Forget about hiring a programmer or programmers to develop an entire website and tailor it to your specifications. Over the last few years developers have done this over and over again. From this comes a variety different approaches and implementations to managing website content. Some is commercial like Microsoft Sharepoint and others open-source, freely downloadable and modifiable for your purpose. For a new installation, all that is required is one programmer to install and configure a pre-packaged Content Management System (CMS) such that the web interface works. Once the customer is able to login to the backend to  manage their site, public front-page content can be managed, organized, categorized, logged, permissioned, sold, you get the idea. The customer can take over and customize their own website - entering and organizing content, processing orders or using whatever other built in tools. Or better, paying someone who isn't a programmer to manage this task in effect minimizing the administrative effort that goes into running a high-traffic website with lots of products and updates.

A ton of website code is pre-written, don't waste time and utilize it. This means you can put the files on your website, enter in your settings, create and maintain an entire data-driven website using a browser. It sure beats paying someone to build something from scratch with no documentation that only they can fix. You will need a database as part of your website hosting, and that is the task of the solution developer to connect. Some CMS packages are only designed to be used with either Microsoft SQL or MySql and not both. Design is important and depends on what your site will do. Luckily, there are eSolution professionals who can help.
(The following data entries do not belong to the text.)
File: config.mk
export PLATFORM = sky130hd
export DESIGN_NAME = mis_monitor_irq
export DESIGN_NICKNAME = d
export VERILOG_FILES = /design/src/inc/mis_pkg.sv /design/src/rtl/mis_monitor_irq.sv
export SDC_FILE = /design/constraint.sdc
export NUM_CORES = 1
export LEC_CHECK = 0
export ABC_CLOCK_PERIOD_IN_PS = 2300
export BUFFER_PORTS_ARGS = -buffer_cell sky130_fd_sc_hd__buf_2
export CORE_MARGIN = 5
export CORE_UTILIZATION = 30
export CTS_CLUSTER_DIAMETER = 60
export CTS_CLUSTER_SIZE = 20
export DETAILED_ROUTE_END_ITERATION = 7
export PLACE_DENSITY = 0.43
export REMOVE_ABC_BUFFERS = 1
export SLEW_MARGIN = 15
export SYNTH_ARGS = -nofsm -noshare
export SYNTH_HDL_FRONTEND = slang
export SYNTH_SLANG_ARGS = --single-unit
File: constraint.sdc
create_clock -name core_clk_i -period 2.3 [get_ports core_clk_i]
set_input_delay 0.46 -clock core_clk_i [delete_from_list [all_inputs] [get_ports core_clk_i]]
set_output_delay 0.46 -clock core_clk_i [all_outputs]
set_load 0.01 [all_outputs]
In an advanced CMS system you can design complex categorizations to organize and display all your data. Some work goes into making it look the way you want, such as logos, colors, and where your boxes and menus are. The data, can be added by users or administrators or could be imported from an existing database or CSV file. In a recent project, I migrated a Coldfusion website built from scratch using a MS SQL database, to a PHP CMS application (called ZenCart) that uses a MySql database. Required was preserving the existing products, descriptions and prices - added were the many features included in the ZenCart CMS by default. By default, the package includes SSL functionality, an inventory system, more options for products, and real-world shipping and payment modules all configurable using the backend login.

So you won't need to hire a programmer to build your entire website and design a database around your products and processes. He won't have to write all features new and from hand. Using a CMS he just has to find the right package to use for the task at hand.

Other than graphics, what needs to be done on most websites, isn't original. There are software repositories everywhere containing functions and pages that are completely usable. Someone who has that desired functionality has already written a "module". This module may be available for free download, or it may be available for a cost.